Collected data
↓↓↓

This is an optimization exercise on Yosys and OpenROAD, whose aim is small area and a short achievable clock period, not a production implementation.
Function was not checked in any run shown here: the RTL went through the layout flow alone.

==> flow/design.v (outline; a module is shown in full before it is edited, if it fits) <==
// module mas_ripple_carry_adder_4b: 18 lines
// module mas_ripple_carry_adder_8b: 27 lines
// module mas_ripple_carry_adder_16b: 27 lines
// module mas_ripple_carry_adder_32b: 27 lines
// module mas_mul_vedic_2x2: 10 lines
// module mas_mul_vedic_4x4: 46 lines
// module mas_mul_vedic_8x8: 46 lines
// module mas_mul_vedic_16x16: 46 lines
// module mas_mul_vedic_32x32: 2135 lines
// module mas_mul_fa: 4 lines
// module mas_mul_ha: 4 lines
// module mas_mul_bsel: 3 lines
// module mas_mul_bseli: 3 lines
module mas_mul_vedic_32x32 (
  input               clk,
  input               rstn,
  input        [31:0] in1,
  input        [31:0] in2,
  output logic [63:0] res
);
  // ...
==> flow/flow/run.sh <==
#!/bin/bash
# The standard layout, with plain buffers (not delay cells) on the ports.
export BUFFER_PORTS_ARGS="-buffer_cell sky130_fd_sc_hd__buf_2"
bash standard.sh > standard.log 2>&1
==> flow/standard.sh <==
#!/bin/bash
# synth_recipe.tcl (not shown) runs the flow's synth.tcl, then flattens the netlist and writes it again
# the make line also repeats each setting of config.mk as NAME=value (left out here)
make -C /OpenROAD-flow-scripts/flow DESIGN_CONFIG=/design/flow/config.mk WORK_HOME=/design/flow/orfs CLKGATE_MAP_FILE= SYNTH_SCRIPT=/design/flow/synth_recipe.tcl "${@:-finish}"
==> flow/config.mk <==
export PLATFORM = sky130hd
export DESIGN_NAME = mas_mul_vedic_32x32
export DESIGN_NICKNAME = mas_mul_vedic_32x32
export VERILOG_FILES = /design/flow/design.v
export SDC_FILE = /design/flow/constraint.sdc
export NUM_CORES = 4
export LEC_CHECK = 0
export ABC_AREA = 1
export CAP_MARGIN = 60
export CORE_MARGIN = 2
export CORE_UTILIZATION = 55
export SLEW_MARGIN = 60
export SYNTH_HIERARCHICAL = 1
==> flow/constraint.sdc <==
create_clock -name core_clock -period 25.0 [get_ports {clk}]
set_input_delay 5.0000 -clock core_clock [delete_from_list [all_inputs] [get_ports {clk}]]
set_output_delay 5.0000 -clock core_clock [all_outputs]
set_load 0.01 [all_outputs]
==> metrics.yaml, run 1 <==
status:
  outcome: "no timing/DRC/antenna violations"
worst_setup_path:
  critPathSlowestCell: "fa_1"
  crit_type: "reg -> reg"
  regToRegStartpoint: "bneg[15]"
  crit_chain: "buf_6 > inv_2 > nor2_1 > fa_1 > fa_1 > fa_1 > fa_1 > fa_1 > fa_1 > ha_1 > nand2_1 > nor2_1 > nand2_2 > inv_1 > nand2_1 > nor3_1 > nand2_1 > nand3_1 > nand2_1"
  required_ns: 25.39
  path_max_fanout: 35
  cp-end-kind: "flop"
layout:
  buf_share: 0.04288
  seq_cell_count: 144
  regArea_um2: 3508
  final_cell_mix: "xor2_1 (546), o22ai_1 (496), fa_1 (485)"
  stdcell_area_um2: 28450
  clock_area_frac: 0.02049
  multi_input_area_um2: 21750
drt:
  totalWireLength_um: 88600
  viasPerCell: 6.530
floorplanning:
  die_area_um2: 50740
  core_area_um2: 48650
placed_design:
  place_ws_ns: 18.72
clock_network:
  numClockSinks: 144
  numCtsBuffers: 17
synthesis:
  synth_largest_area_cell: "fa_1"
  synth_common_cells: "xor2_1 (546), o22ai_1 (496), fa_1 (485), nand2_1 (284), clkbuf_1 (240)"
  yosysMostFrequentCell: "xor2_1"
global_routing:
  busiest_layer: "met2"
  antenna_found_initial: 1
sta:
  grt_setup_unrepaired: "no"
  skew_ns: 0.02551
==> inputs of run 2 (changes only) <==
--- a/flow/design.v
+++ b/flow/design.v
@@ -250,31 +250,35 @@
   input               rstn,
   input        [31:0] in1,
   input        [31:0] in2,
   output logic [63:0] res
 );
 wire  [63:0] p;
 wire  [15:0] eone, etwo, eneg;
 logic [15:0] bone, btwo, bneg;    
+logic        nb31;                
 logic [31:0] na;                  
 always_ff @(posedge clk, negedge rstn) begin
   if (!rstn) begin
     na  <= '1;
     res <= '0;
   end else begin
     na  <= ~in1;
     res <= p;
   end
 end
 always_ff @(posedge clk) begin
   bone <= eone;
   btwo <= etwo;
   bneg <= eneg;
 end
+always_ff @(posedge clk) begin
+  nb31 <= ~in2[31];
+end
 assign eone[0] = ~(in2[0] ^ 1'b0);
 assign etwo[0] = ~((in2[1] & ~in2[0] & ~1'b0) | (~in2[1] & in2[0] & 1'b0));
 assign eneg[0] = in2[1];
 assign eone[1] = ~(in2[2] ^ in2[1]);
 assign etwo[1] = ~((in2[3] & ~in2[2] & ~in2[1]) | (~in2[3] & in2[2] & in2[1]));
 assign eneg[1] = in2[3];
 assign eone[2] = ~(in2[4] ^ in2[3]);
 assign etwo[2] = ~((in2[5] & ~in2[4] & ~in2[3]) | (~in2[5] & in2[4] & in2[3]));
@@ -905,48 +909,48 @@
 wire pp_15_26 = (~((one_15 | na[26]) & (two_15 | na[25]))) ^ neg_15;
 wire pp_15_27 = (~((one_15 | na[27]) & (two_15 | na[26]))) ^ neg_15;
 wire pp_15_28 = (~((one_15 | na[28]) & (two_15 | na[27]))) ^ neg_15;
 wire pp_15_29 = (~((one_15 | na[29]) & (two_15 | na[28]))) ^ neg_15;
 wire pp_15_30 = (~((one_15 | na[30]) & (two_15 | na[29]))) ^ neg_15;
 wire pp_15_31 = (~((one_15 | na[31]) & (two_15 | na[30]))) ^ neg_15;
 wire pp_15_32 = (~((one_15 | 1'b1) & (two_15 | na[31]))) ^ neg_15;
 wire nneg_15 = ~neg_15;
-wire pp_16_0 = ~na[0] & bneg[15];
-wire pp_16_1 = ~na[1] & bneg[15];
-wire pp_16_2 = ~na[2] & bneg[15];
-wire pp_16_3 = ~na[3] & bneg[15];
-wire pp_16_4 = ~na[4] & bneg[15];
-wire pp_16_5 = ~na[5] & bneg[15];
-wire pp_16_6 = ~na[6] & bneg[15];
-wire pp_16_7 = ~na[7] & bneg[15];
-wire pp_16_8 = ~na[8] & bneg[15];
-wire pp_16_9 = ~na[9] & bneg[15];
-wire pp_16_10 = ~na[10] & bneg[15];
-wire pp_16_11 = ~na[11] & bneg[15];
-wire pp_16_12 = ~na[12] & bneg[15];
-wire pp_16_13 = ~na[13] & bneg[15];
-wire pp_16_14 = ~na[14] & bneg[15];
-wire pp_16_15 = ~na[15] & bneg[15];
-wire pp_16_16 = ~na[16] & bneg[15];
-wire pp_16_17 = ~na[17] & bneg[15];
-wire pp_16_18 = ~na[18] & bneg[15];
-wire pp_16_19 = ~na[19] & bneg[15];
-wire pp_16_20 = ~na[20] & bneg[15];
-wire pp_16_21 = ~na[21] & bneg[15];
-wire pp_16_22 = ~na[22] & bneg[15];
-wire pp_16_23 = ~na[23] & bneg[15];
-wire pp_16_24 = ~na[24] & bneg[15];
-wire pp_16_25 = ~na[25] & bneg[15];
-wire pp_16_26 = ~na[26] & bneg[15];
-wire pp_16_27 = ~na[27] & bneg[15];
-wire pp_16_28 = ~na[28] & bneg[15];
-wire pp_16_29 = ~na[29] & bneg[15];
-wire pp_16_30 = ~na[30] & bneg[15];
-wire pp_16_31 = ~na[31] & bneg[15];
+wire pp_16_0 = ~(na[0] | nb31);
+wire pp_16_1 = ~(na[1] | nb31);
+wire pp_16_2 = ~(na[2] | nb31);
+wire pp_16_3 = ~(na[3] | nb31);
+wire pp_16_4 = ~(na[4] | nb31);
+wire pp_16_5 = ~(na[5] | nb31);
+wire pp_16_6 = ~(na[6] | nb31);
+wire pp_16_7 = ~(na[7] | nb31);
+wire pp_16_8 = ~(na[8] | nb31);
+wire pp_16_9 = ~(na[9] | nb31);
+wire pp_16_10 = ~(na[10] | nb31);
+wire pp_16_11 = ~(na[11] | nb31);
+wire pp_16_12 = ~(na[12] | nb31);
+wire pp_16_13 = ~(na[13] | nb31);
+wire pp_16_14 = ~(na[14] | nb31);
+wire pp_16_15 = ~(na[15] | nb31);
+wire pp_16_16 = ~(na[16] | nb31);
+wire pp_16_17 = ~(na[17] | nb31);
+wire pp_16_18 = ~(na[18] | nb31);
+wire pp_16_19 = ~(na[19] | nb31);
+wire pp_16_20 = ~(na[20] | nb31);
+wire pp_16_21 = ~(na[21] | nb31);
+wire pp_16_22 = ~(na[22] | nb31);
+wire pp_16_23 = ~(na[23] | nb31);
+wire pp_16_24 = ~(na[24] | nb31);
+wire pp_16_25 = ~(na[25] | nb31);
+wire pp_16_26 = ~(na[26] | nb31);
+wire pp_16_27 = ~(na[27] | nb31);
+wire pp_16_28 = ~(na[28] | nb31);
+wire pp_16_29 = ~(na[29] | nb31);
+wire pp_16_30 = ~(na[30] | nb31);
+wire pp_16_31 = ~(na[31] | nb31);
 wire s1, c2;
 mas_mul_ha u_s1 (.a(neg_12), .b(pp_0_24), .s(s1), .co(c2));
 wire s3, c4;
 mas_mul_ha u_s3 (.a(pp_0_25), .b(pp_1_23), .s(s3), .co(c4));
 wire s5, c6;
 mas_mul_fa u_s5 (.a(neg_13), .b(pp_0_26), .c(pp_1_24), .s(s5), .co(c6));
 wire s7, c8;
 mas_mul_ha u_s7 (.a(pp_2_22), .b(pp_3_20), .s(s7), .co(c8));
==> metrics.yaml, run 2 <==
status:
  outcome: "no timing/DRC/antenna violations"  # unchanged
sta:
  skew_ns: 0.02174  # was 0.02551 ns
  grt_setup_unrepaired: "no"  # unchanged
  relSlewSlack: 0.6040  # was 0.5989
  final.min_clock_period_ns: 6.088  # was 6.227 ns
  hold_viol: 0  # unchanged
  fin_crit_sh: 0.2435  # was 0.2491
  finalMaxSlewViolations: 0  # unchanged
  fin_tns_setup_ns: 0  # unchanged
  worst_slew_pin_slew_ns: 0.5941  # was 0.6016 ns
  fmax_mhz: 164.2  # was 160.6 MHz
  setup_viol: 0  # unchanged
clock_network:
  h-tree-depth: 4  # unchanged
  cts_hold_buf: 0  # unchanged
  tritoncts: "built"  # unchanged
  numCtsBuffers: 17  # unchanged
  cts.repair.resized: 0  # unchanged
  clock_path_buffers: 2  # unchanged
  clock-root-buffer: "clkbuf_16"  # unchanged
  clock_latency_ns: 0.52  # was 0.51 ns
  clk_pin_slew_ns: 0.08  # was 0.07 ns
  numClockSinks: 145  # was 144
  post_cts_buffers: 0  # unchanged
worst_setup_path:
  crit_type: "reg -> reg"  # unchanged
  cp-end-kind: "flop"  # unchanged
  startpoint_type: "flop"  # unchanged
  path_max_fanout: 33  # was 35
  required_ns: 25.40  # was 25.39 ns
  cp.arrival_ns: 6.49  # was 6.62 ns
drt:
  detail-route-antenna-nets: 0  # unchanged
  vias: 22290  # was 22,373
  viasPerCell: 6.455  # was 6.530
  dr_wl_met3_um: 9681  # was 9789 µm
  routed.top_layer: "met5"  # unchanged
  totalWireLength_um: 88380  # was 88,600 µm
  wl_met1_um: 34800  # was 35,460 µm
  drt-pass1-iter-count: 6  # unchanged
  first_iter_violations: 2350  # was 2,905
  drt-wirelength-per-cell_um: 25.60  # was 25.86 µm
  drcViolationCount: 0  # unchanged
  wl_met2_um: 40260  # was 39,390 µm
placed_design:
  post-dp-hpwl_um: 57350  # was 58,430 µm
  portBuffers: 129  # unchanged
  place.gp.congestion: 0.8920  # was 0.8813
synthesis:
  synth_cell_types: 37  # was 38
  yosysMostFrequentCell: "xor2_1"  # unchanged
  syn_area_per_cell_um2: 9.439  # was 9.408 µm²
  ys_seq_area_frac: 0.1267  # was 0.1264
  ys_async_sr_fraction: 0.6621  # was 0.6667
  synth_largest_area_cell: "fa_1"  # unchanged
  synthTopCellsByArea: "fa_1 (36%), xor2_1 (18%), o22ai_1 (11%), dfrtp_1 (5.9%), ha_1 (4.8%)"  # was fa_1 (36%), xor2_1 (18%), o22ai_1 (12%), dfrtp_1 (5.9%), ha_1 (4.8%)
  synth_edf_count: 0  # unchanged
  ys.flop_type: "dfrtp_1"  # unchanged
  ys_ff_latch: 145  # was 144
  synth_area_um2: 27020  # was 26,930 µm²
  synth_warnings: 7  # unchanged
  synthCells: 2863  # was 2,862
  synth_common_cells: "xor2_1 (546), o22ai_1 (496), fa_1 (485), nand2_1 (264), clkbuf_1 (243)"  # was xor2_1 (546), o22ai_1 (496), fa_1 (485), nand2_1 (284), clkbuf_1 (240)
  yosys.area.top_type_share: 0.3593  # was 0.3606
floorplanning:
  die_area_um2: 50920  # was 50,740 µm²
  placementRows: 81  # unchanged
  core_area_um2: 48750  # was 48,650 µm²
  io_pins: 130  # unchanged
  die_x_um: 225.7  # was 225.3 µm
  die_h_um: 225.7  # was 225.3 µm
  initial_utilization: 0.5544  # was 0.5535
job:
  max_cap_viol_count: 0  # unchanged
global_routing:
  grt_max_degree: 59  # unchanged
  grt_pass1_vias: 23659  # was 23,316
  grt_pass1_wl_um: 138300  # was 137,900 µm
  gr-total-overflow: 0  # unchanged
  antenna_found_initial: 1  # unchanged
  grt_usage: 0.3623  # was 0.3606
layout:
  final_cell_mix: "xor2_1 (546), o22ai_1 (496), fa_1 (485)"  # unchanged
  largest-register: "res"  # unchanged
  area.growth.synth_to_final_pct: 5.732  # was 5.669%
  antennaDiodeCount: 0  # unchanged
  top_regs: "res x64, na x32"  # unchanged
  largest_register_ffs: 64  # unchanged
  drive_above_1_share: 0.1208  # was 0.1166
  mostFrequentLayoutCell: "xor2_1"  # unchanged
  fin_nets: 3431  # was 3,446
worst_hold_path:
  hp-class: "reg -> reg"  # unchanged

↑↑↑

### WHAT YOU WILL DO
Copy nothing beyond the line containing "mas_ripple_carry_adder_16b: 27 lines". Transcribe exactly from the first line of the entries down to that line, inclusive.

### TASK SOLUTION
This is an optimization exercise on Yosys and OpenROAD, whose aim is small area and a short achievable clock period, not a production implementation.
Function was not checked in any run shown here: the RTL went through the layout flow alone.

==> flow/design.v (outline; a module is shown in full before it is edited, if it fits) <==
// module mas_ripple_carry_adder_4b: 18 lines
// module mas_ripple_carry_adder_8b: 27 lines
// module mas_ripple_carry_adder_16b: 27 lines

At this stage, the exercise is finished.